DATA RECORDS
%%
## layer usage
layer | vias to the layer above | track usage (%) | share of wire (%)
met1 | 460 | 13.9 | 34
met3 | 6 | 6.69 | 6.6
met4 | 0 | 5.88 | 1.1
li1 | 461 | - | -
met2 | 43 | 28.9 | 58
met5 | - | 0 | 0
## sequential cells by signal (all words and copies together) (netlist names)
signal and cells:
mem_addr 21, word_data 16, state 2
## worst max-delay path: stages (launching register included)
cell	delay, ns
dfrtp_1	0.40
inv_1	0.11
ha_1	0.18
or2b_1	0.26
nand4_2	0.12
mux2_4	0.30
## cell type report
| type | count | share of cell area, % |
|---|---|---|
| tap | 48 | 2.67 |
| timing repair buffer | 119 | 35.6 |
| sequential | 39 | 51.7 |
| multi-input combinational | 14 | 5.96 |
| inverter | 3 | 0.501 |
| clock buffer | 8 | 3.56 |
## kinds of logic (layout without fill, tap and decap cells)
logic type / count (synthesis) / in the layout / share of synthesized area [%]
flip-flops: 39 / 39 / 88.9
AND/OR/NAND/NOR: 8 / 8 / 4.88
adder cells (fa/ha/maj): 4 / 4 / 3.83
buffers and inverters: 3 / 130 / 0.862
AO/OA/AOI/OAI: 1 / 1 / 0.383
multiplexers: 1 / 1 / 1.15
## config.mk

```make
export PLATFORM = sky130hd
export DESIGN_NAME = sprite_engine
export DESIGN_NICKNAME = d
export VERILOG_FILES = /design/src/spu_pkg.sv /design/src/sprite_engine.sv
export SDC_FILE = /design/constraint.sdc
export NUM_CORES = 1
export LEC_CHECK = 0
export BUFFER_PORTS_ARGS = -buffer_cell sky130_fd_sc_hd__buf_2
export CORE_ASPECT_RATIO = 1.75
export CORE_MARGIN = 2
export CORE_UTILIZATION = 40
export DETAILED_ROUTE_END_ITERATION = 6
export GPL_TIMING_DRIVEN = 0
export HOLD_SLACK_MARGIN = 0.15
export PLACE_DENSITY = 0.57
export SKIP_LAST_GASP = 1
export SLEW_MARGIN = 20
export SYNTH_ARGS = -nofsm -noshare
export SYNTH_HDL_FRONTEND = slang
export SYNTH_SLANG_ARGS = --single-unit
```

## constraint.sdc

```tcl
create_clock -name clk -period 5.2 [get_ports clk]
set_clock_uncertainty 0.15 [all_clocks]
set_input_delay 0.52 -clock clk [delete_from_list [all_inputs] [get_ports clk]]
set_output_delay 0.52 -clock clk [all_outputs]
set_load 0.02 [all_outputs]
```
%%
ABOUT THIS EXERCISE
Scan the listing above. Collect all lines with the word "layout".

TASK OUTPUT
## kinds of logic (layout without fill, tap and decap cells)
logic type / count (synthesis) / in the layout / share of synthesized area [%]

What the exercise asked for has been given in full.